Effects of androgen deprivation on brain function in prostate cancer patients – a prospective observational cohort analysis
1 Department of Internal Medicine & Yale Comprehensive Cancer Center, Yale University School of Medicine, New Haven, CT 06519, USA
2 Medical Service, VA Connecticut Health Care System, West Haven, CT 06516, USA
3 Tower Research, Los Angeles, CA, 90048, USA
4 Department of Psychiatry, Yale University School of Medicine, New Haven, CT, 06519, USA
5 Department of Biostatistics, Brown University School of Medicine, Providence, RI, 02912, USA
6 Clinical Epidemiology Research Center, West Haven, CT, 06516, USA
7 Department of Neurobiology, Yale University School of Medicine, New Haven, CT, 06520, USA
8 Interdepartment Neuroscience Program, Yale University, New Haven, CT, 06520, USA
9 Cancer Center, VA Connecticut Health Care System, 950 Campbell Avenue, West Haven, CT, 06516, USA
Citation and License
BMC Cancer 2012, 12:371 doi:10.1186/1471-2407-12-371Published: 27 August 2012
Despite a lack of consensus regarding effectiveness, androgen deprivation therapy (ADT) is a common treatment for non-metastatic, low-risk prostate cancer. To examine a particular clinical concern regarding the possible impact of ADT on cognition, the current study combined neuropsychological testing with functional magnetic resonance imaging (fMRI) to assess both brain activation during cognitive performance as well as the integrity of brain connectivity.
In a prospective observational cohort analysis of men with non-metastatic prostate cancer at a Veterans Affairs medical center, patients receiving ADT were compared with patients not receiving ADT at baseline and at 6 months. Assessments included fMRI, the N-back task (for working memory), the stop-signal task (for cognitive control), and a quality of life questionnaire.
Among 36 patients enrolled (18 in each group), 30 completed study evaluations (15 in each group); 5 withdrew participation and 1 died.
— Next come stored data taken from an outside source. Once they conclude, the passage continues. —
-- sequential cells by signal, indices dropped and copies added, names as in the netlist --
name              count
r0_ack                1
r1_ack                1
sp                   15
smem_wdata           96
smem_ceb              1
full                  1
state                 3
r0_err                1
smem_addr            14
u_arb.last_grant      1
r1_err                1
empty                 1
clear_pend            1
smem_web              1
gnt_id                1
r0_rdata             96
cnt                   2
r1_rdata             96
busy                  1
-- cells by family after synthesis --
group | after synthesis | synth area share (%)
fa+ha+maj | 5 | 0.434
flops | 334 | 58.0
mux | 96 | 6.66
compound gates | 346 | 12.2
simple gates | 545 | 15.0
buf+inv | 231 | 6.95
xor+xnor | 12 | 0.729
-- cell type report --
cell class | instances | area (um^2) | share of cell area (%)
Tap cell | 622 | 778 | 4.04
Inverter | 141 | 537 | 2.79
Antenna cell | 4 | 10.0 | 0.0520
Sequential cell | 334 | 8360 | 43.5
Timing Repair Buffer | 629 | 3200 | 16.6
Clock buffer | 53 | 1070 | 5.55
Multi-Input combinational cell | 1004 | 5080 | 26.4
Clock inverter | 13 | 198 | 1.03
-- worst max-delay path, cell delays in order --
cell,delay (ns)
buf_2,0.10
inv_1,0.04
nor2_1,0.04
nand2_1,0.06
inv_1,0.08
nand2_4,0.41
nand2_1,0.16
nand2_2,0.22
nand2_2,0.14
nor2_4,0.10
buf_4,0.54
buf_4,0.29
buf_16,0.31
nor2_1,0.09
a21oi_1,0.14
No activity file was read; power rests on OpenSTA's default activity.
<file path="config.mk">
export PLATFORM = sky130hd
export DESIGN_NAME = vx_wb_sink_flat
export DESIGN_NICKNAME = d
export VERILOG_FILES = /design/src/rtl/vx_wb_sink_pkg.sv /design/src/rtl/vx_writeback_if.sv /design/src/rtl/vx_wb_sink_fifo_queue.sv /design/src/rtl/vx_wb_sink.sv /design/src/flat_wrapper.sv
export SDC_FILE = /design/constraint.sdc
export NUM_CORES = 1
export LEC_CHECK = 0
export CORE_ASPECT_RATIO = 1.25
export CORE_UTILIZATION = 52
export CTS_CLUSTER_DIAMETER = 150
export DETAILED_ROUTE_END_ITERATION = 16
export PLACE_DENSITY = 0.79
export REMOVE_ABC_BUFFERS = 1
export SLEW_MARGIN = 20
export SYNTH_ARGS = -nofsm -noshare
export SYNTH_HDL_FRONTEND = slang
export SYNTH_SLANG_ARGS = --single-unit
</file>
<file path="constraint.sdc">
create_clock -name clk -period 4.6 [get_ports clk]
set_clock_uncertainty 0.1 [all_clocks]
set_input_delay 0.69 -clock clk [delete_from_list [all_inputs] [get_ports clk]]
set_output_delay 0.69 -clock clk [all_outputs]
set_load 0.01 [all_outputs]
</file>
$ cat src/rtl/fifo_wr_arbiter.sv
// Purpose: shares one store-FIFO write port among NREQ requesters, round-robin with locked bursts.
// Latency: grant is combinational; the accepted beat appears on the FIFO write port one cycle later.
// Backpressure: full, or nearly-full with a write in flight, blocks all grants and freezes arbitration.
module fifo_wr_arbiter #(
    parameter  int NREQ       = 4,
    parameter  int DATA_WIDTH = 32,
    parameter  int MAX_BURST  = 8,
    localparam int IDW        = (NREQ > 1) ? $clog2(NREQ) : 1
) (
    input  logic                       clk,
    input  logic                       rst,
    input  logic [NREQ-1:0]            req_i,
    input  logic [NREQ-1:0]            lock_i,
    input  logic [NREQ*DATA_WIDTH-1:0] data_i,
    output logic [NREQ-1:0]            gnt_o,
    output logic                       fifo_wr_en_o,
    output logic [IDW+DATA_WIDTH-1:0]  fifo_wr_data_o,
    input  logic                       fifo_full_i,
    input  logic                       fifo_nearly_full_i,
    output logic [IDW-1:0]             owner_o,
    output logic                       locked_o
);

    typedef enum logic {
        ARB   = 1'b0,
        BURST = 1'b1
    } state_t;

    localparam bit          BURST_EN  = (MAX_BURST > 1);
    localparam logic [8:0]  MAX_BURST9 = 9'(MAX_BURST);
    localparam logic [IDW-1:0] LAST_RST = IDW'(NREQ - 1);

    state_t                r_state;
    state_t                w_state_nxt;
    logic [IDW-1:0]        r_last;
    logic [IDW-1:0]        w_last_nxt;
    logic [IDW-1:0]        r_owner;
    logic [IDW-1:0]        w_owner_nxt;
    logic [7:0]            r_cnt;
    logic [7:0]            w_cnt_nxt;
    logic [8:0]            w_cnt_inc;
    logic                  w_ok;
    logic                  w_accept;
    logic [IDW-1:0]        w_rr_win;
    logic [IDW-1:0]        w_sel;
    logic [DATA_WIDTH-1:0] w_payload;

    // First requester strictly after 'last', wrapping modulo NREQ.
    function automatic logic [IDW-1:0] f_rr_pick(input logic [NREQ-1:0] req,
                                                 input logic [IDW-1:0]  last);
        logic [IDW-1:0] pick;
        logic           found;
        int unsigned    idx;
        pick  = '0;
        found = 1'b0;
        for (int i = 1; i <= NREQ; i++) begin
            idx = (int'(last) + i) % NREQ;
            if (!found && req[idx]) begin
                found = 1'b1;
                pick  = idx[IDW-1:0];
            end
        end
        return pick;
    endfunction

    assign w_ok     = !fifo_full_i && !(fifo_nearly_full_i && fifo_wr_en_o);
    assign w_rr_win = f_rr_pick(req_i, r_last);

    always_comb begin
        w_state_nxt = r_state;
        w_last_nxt  = r_last;
        w_owner_nxt = r_owner;
        w_cnt_nxt   = r_cnt;
        w_sel       = r_owner;
        w_accept    = 1'b0;
        w_cnt_inc   = {1'b0, r_cnt} + 9'd1;
        case (r_state)
            ARB: begin
                w_sel    = w_rr_win;
                w_accept = w_ok && (|req_i);
                if (w_accept) begin
                    if (lock_i[w_rr_win] && BURST_EN) begin
                        w_state_nxt = BURST;
                        w_owner_nxt = w_rr_win;
                        w_cnt_nxt   = 8'd1;
                    end else begin
                        w_last_nxt = w_rr_win;
                    end
                end
            end
            BURST: begin
                w_accept = w_ok && req_i[r_owner];
                if (w_accept) begin
                    w_cnt_nxt = w_cnt_inc[7:0];
                    if (!lock_i[r_owner] || (w_cnt_inc == MAX_BURST9)) begin
                        w_state_nxt = ARB;
                        w_last_nxt  = r_owner;
                    end
                end else if (w_ok && !req_i[r_owner] && !lock_i[r_owner]) begin
                    // Owner walked away without finishing: release the port.
                    w_state_nxt = ARB;
                    w_last_nxt  = r_owner;
                end
            end
            default: w_state_nxt = ARB;
        endcase
    end

    always_comb begin
        w_payload = '0;
        for (int k = 0; k < NREQ; k++) begin
            if (w_sel == IDW'(k)) begin
                w_payload = data_i[k*DATA_WIDTH +: DATA_WIDTH];
            end
        end
    end

    always_comb begin
        gnt_o = '0;
        if (w_accept && !rst) begin
            gnt_o[w_sel] = 1'b1;
        end
    end

    always_ff @(posedge clk) begin
        if (rst) begin
            r_state        <= ARB;
            r_last         <= LAST_RST;
            r_owner        <= '0;
            r_cnt          <= '0;
            fifo_wr_en_o   <= 1'b0;
            fifo_wr_data_o <= '0;
        end else begin
            r_state      <= w_state_nxt;
            r_last       <= w_last_nxt;
            r_owner      <= w_owner_nxt;
            r_cnt        <= w_cnt_nxt;
            fifo_wr_en_o <= w_accept;
            if (w_accept) begin
                fifo_wr_data_o <= {w_sel, w_payload};
            end
        end
    end

    assign locked_o = (r_state == BURST) && !rst;
    assign owner_o  = locked_o ? r_owner : '0;

endmodule
$ cat config.mk
export PLATFORM = sky130hd
export DESIGN_NAME = fifo_wr_arbiter
export DESIGN_NICKNAME = d
export VERILOG_FILES = /design/src/rtl/fifo_wr_arbiter.sv
export SDC_FILE = /design/constraint.sdc
export NUM_CORES = 1
export LEC_CHECK = 0
export BUFFER_PORTS_ARGS = -buffer_cell sky130_fd_sc_hd__buf_4
export CAP_MARGIN = 20
export CORE_ASPECT_RATIO = 1.75
export CORE_MARGIN = 2
export CORE_UTILIZATION = 25
export CTS_CLUSTER_DIAMETER = 40
export DETAILED_ROUTE_END_ITERATION = 8
export SLEW_MARGIN = 15
export SYNTH_ARGS = -nofsm -noshare
export SYNTH_HDL_FRONTEND = slang
export SYNTH_SLANG_ARGS = --single-unit
$ cat constraint.sdc
create_clock -name clk -period 3.39 [get_ports clk]
set_input_delay 0.339 -clock clk [delete_from_list [all_inputs] [get_ports clk]]
set_output_delay 0.339 -clock clk [all_outputs]
set_load 0.02 [all_outputs]
==> results.md <==
- Hold_buf cts: 0
- Initial Utilization: 0.2558
- Post-synth ARST share: 0
- Post-Synthesis Cells: 412
- Die area: around 0.013 mm^2
- Post-synth EDFFs: 0
- Lkg Pwr: 2.222 nW
- Crit Path Max Fanout: 34
- Drt drc: 0
- Arr. time, crit path: 2430 ps
- Most common cell after layout, fill and taps aside: buf_4
- Routed via count: roughly 3,600
- Max-slew headroom: 0.3213
- TritonCTS Buffers: 5
- Post-layout min period: about 2800 ps
- Synthesized area: 0.002963 mm^2
- Clock Skew: about 5.5 ps
- Number of global-route vias before repair: 3,571
- Number of library cell types mapped by synthesis: between 40 and 50
- Status: completed
- CP delay by family, top: compound AO/OA/AOI/OAI gates
- Worst path bufs/invs: 1
- H-tree depth: 2
- GP Congestion: around 0.86
- Clock Latency Late Sink: slightly below 300 ps
- Longest Clk Path Bufs: 2
- Post-CTS Resized: 0
- Peak supply drop: 185.4 uV
- Antenna Violating Nets Remaining: 0
- Class of the worst hold path: input port to register
- Setup CP Type: register to primary output
- Endpoints failing hold: 0
- RSZ-0062 raised after global routing: false
- Die height: roughly 150 um
- Setup crit start kind: register
- Fin nets: about 700
- Syn_area_per_cell: approximately 7.2 um^2
- CP max stage cell: o211ai_4
- First DRT Iteration DRCs: 163
- Seq cells post-synth: 48
- Final instance area: 0.004601 mm^2
- Total Routing Usage GR: 0.1680
- Dominant synthesized flop cell: dfxtp_1
- Core area: between 0.01 and 0.015 mm^2
- Via/cell ratio: about 5.0
- Crit-path cells: mux2i_1 > o22a_1 > o21ai_2 > o211ai_4 > nor2_1 > buf_4
- Routed WL: roughly 11 mm
- Post-CTS setup repair buffer count: 0
- Placed Area: approximately 0.0044 mm^2
- Max Freq: about 360 MHz
- CTS tree: done
- Final max-slew violation count: 0
- Crit end category: primary output
- Required time worst endpoint: about 3000 ps
- Synth-to-layout area growth: 55.28%
- First-pass GRT wire length: ~17 mm
- Ys Warns: 0
- Layout cells sized above 1: 0.3610
- Diode count: 0
- Largest net degree at the start of global routing: 45
- Pre-Repair DR Iteration Count: 4
- Routed len/inst: between 15 and 20 um
- Root Buffer: clkbuf_16
- Clock slew at reported path FFs: around 60 ps
- Setup violations, final: 0
- Top Ports: roughly 180
- Syn Nets: ~550
- Commonest cells after routing, fill and taps aside: buf_4 (184), nand2_1 (165), dfxtp_1 (48), a21oi_1 (38), a221o_1 (32)
- Initial antenna violation count: 0
- Seq/Total Area, Yosys: 0.3243
- CP peak stage delay: ~830 ps
- Slew at the pin with the worst max-slew slack: a little over 1000 ps
- Crit share post-route: 0.8168
- Maxcap violations: 0
- Total negative slack: 0 ps
- Die width: 86.30 um
- Gr ovfl total: 0
- CTS sink count: between 40 and 50
- Std cell rows: 52
- DPL Wire Length: ~8.7 mm
- Port Buffer Count: around 180
- Pwr dens: around 460 mW/mm^2
## path summary, 6_finish.rpt
kind | start | endpoint | slack (ps) | cells past startpoint
hold / removal | rst | fifo_wr_data_o[32]$_SDFFE_PP0P_ | 310 | 2
setup reg to reg | r_state$_SDFF_PP0_ | fifo_wr_data_o[20]$_SDFFE_PP0P_ | 1020 | 6
setup / recovery | r_last[1]$_SDFFE_PP1P_ | gnt_o[3] | 620 | 6
hold reg to reg | fifo_wr_data_o[15]$_SDFFE_PP0P_ | fifo_wr_data_o[15]$_SDFFE_PP0P_ | 490 | 1
## where the power goes
group	switching [mW]	internal, mW
Clock	0.216	0.347
Sequential	0.0588	0.643
Combinational	0.455	0.376
## state kept, by name, indices dropped and copies added (netlist names)
name,cells
r_owner,2
r_state,1
r_last,2
fifo_wr_en_o,1
fifo_wr_data_o,34
r_cnt,8
## synthesized netlist by cell type (2+ instances only)
| library cell | count | area [um^2] |
|---|---|---|
| o221ai_1 | 2 | 17.52 |
| inv_1 | 4 | 15.01 |
| clkbuf_1 | 9 | 33.78 |
| nor2_1 | 9 | 33.78 |
| a221o_1 | 32 | 320.3 |
| o21ai_2 | 2 | 17.52 |
| o31a_1 | 2 | 17.52 |
| and4_1 | 2 | 17.52 |
| o21a_1 | 2 | 15.01 |
| a21boi_1 | 2 | 15.01 |
| a21oi_1 | 38 | 190.2 |
| dfxtp_1 | 48 | 960.9 |
| nand2_1 | 165 | 619.3 |
| mux2i_1 | 6 | 60.06 |
| mux4_2 | 2 | 45.04 |
| nor3_1 | 6 | 30.03 |
| buf_6 | 3 | 33.78 |
| nand2b_1 | 6 | 37.54 |
| a31oi_1 | 5 | 31.28 |
| o21ai_0 | 8 | 40.04 |
| and2_1 | 3 | 18.77 |
| and3_1 | 6 | 37.54 |
| buf_2 | 15 | 75.07 |
| mux2_2 | 2 | 22.52 |
| nand3_1 | 12 | 60.06 |
## cells by family (layout without fill, tap and decap cells)
| kind of cell | Yosys count | after routing | share of synthesized area |
|---|---|---|---|
| compound gates | 105 | 105 | 0.2652 |
| fa+ha+maj | 1 | 1 | 0.004222 |
| buf+inv | 31 | 198 | 0.05321 |
| flops | 48 | 48 | 0.3243 |
| mux | 10 | 10 | 0.04307 |
| simple gates | 217 | 217 | 0.3100 |
## layer usage
layer | vias to the layer above | GRT usage | routed length (um)
li1 | 1790 | - | -
met1 | 1631 | 0.1740 | 4082
met2 | 127 | 0.3229 | 6197
met3 | 22 | 0.02401 | 516
met4 | 0 | 0.07578 | 393
met5 | - | 0 | 0
## cell type report
type	count	area [um^2]
fillers	1245	6980
repair buffers	186	1421
clock buffers	6	128.9
flip-flops and latches	48	960.9
clock inverters	2	35.03
inverters	4	15.01
multi-input cells	333	1871
well taps	135	168.9
## per-stage QoR
stage	utilization	cells	setup slack (ps)	total power, mW	hold WS, ps
2_1_floorplan	-	412	1261	1.182	473.2
3_3_place_gp	0.3831	706	990.8	1.541	471.5
3_5_place_dp	0.3831	706	926.6	1.549	474.4
4_1_cts	0.3973	714	596.8	2.119	304.2
5_1_grt	0.3973	714	450.4	2.208	321.9
6_report	0.3973	714	621.0	2.095	309.6
Power figures use the tool's default switching activity.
Results for the N-back task, stop-signal task, and quality of life were similar at 6 months vs. baseline in each group. In contrast, statistically significant associations were found between ADT use (vs. non use) and decreased medial prefrontal cortical activation during cognitive control, as well as decreased connectivity between the medial prefrontal cortex and other regions involved with cognitive control.
Although ADT for 6 months did not affect selected tests of cognitive function, brain activations during cognitive control and functional brain connectivity were impaired on fMRI. The long-term clinical implications of these changes are not known and warrant future study.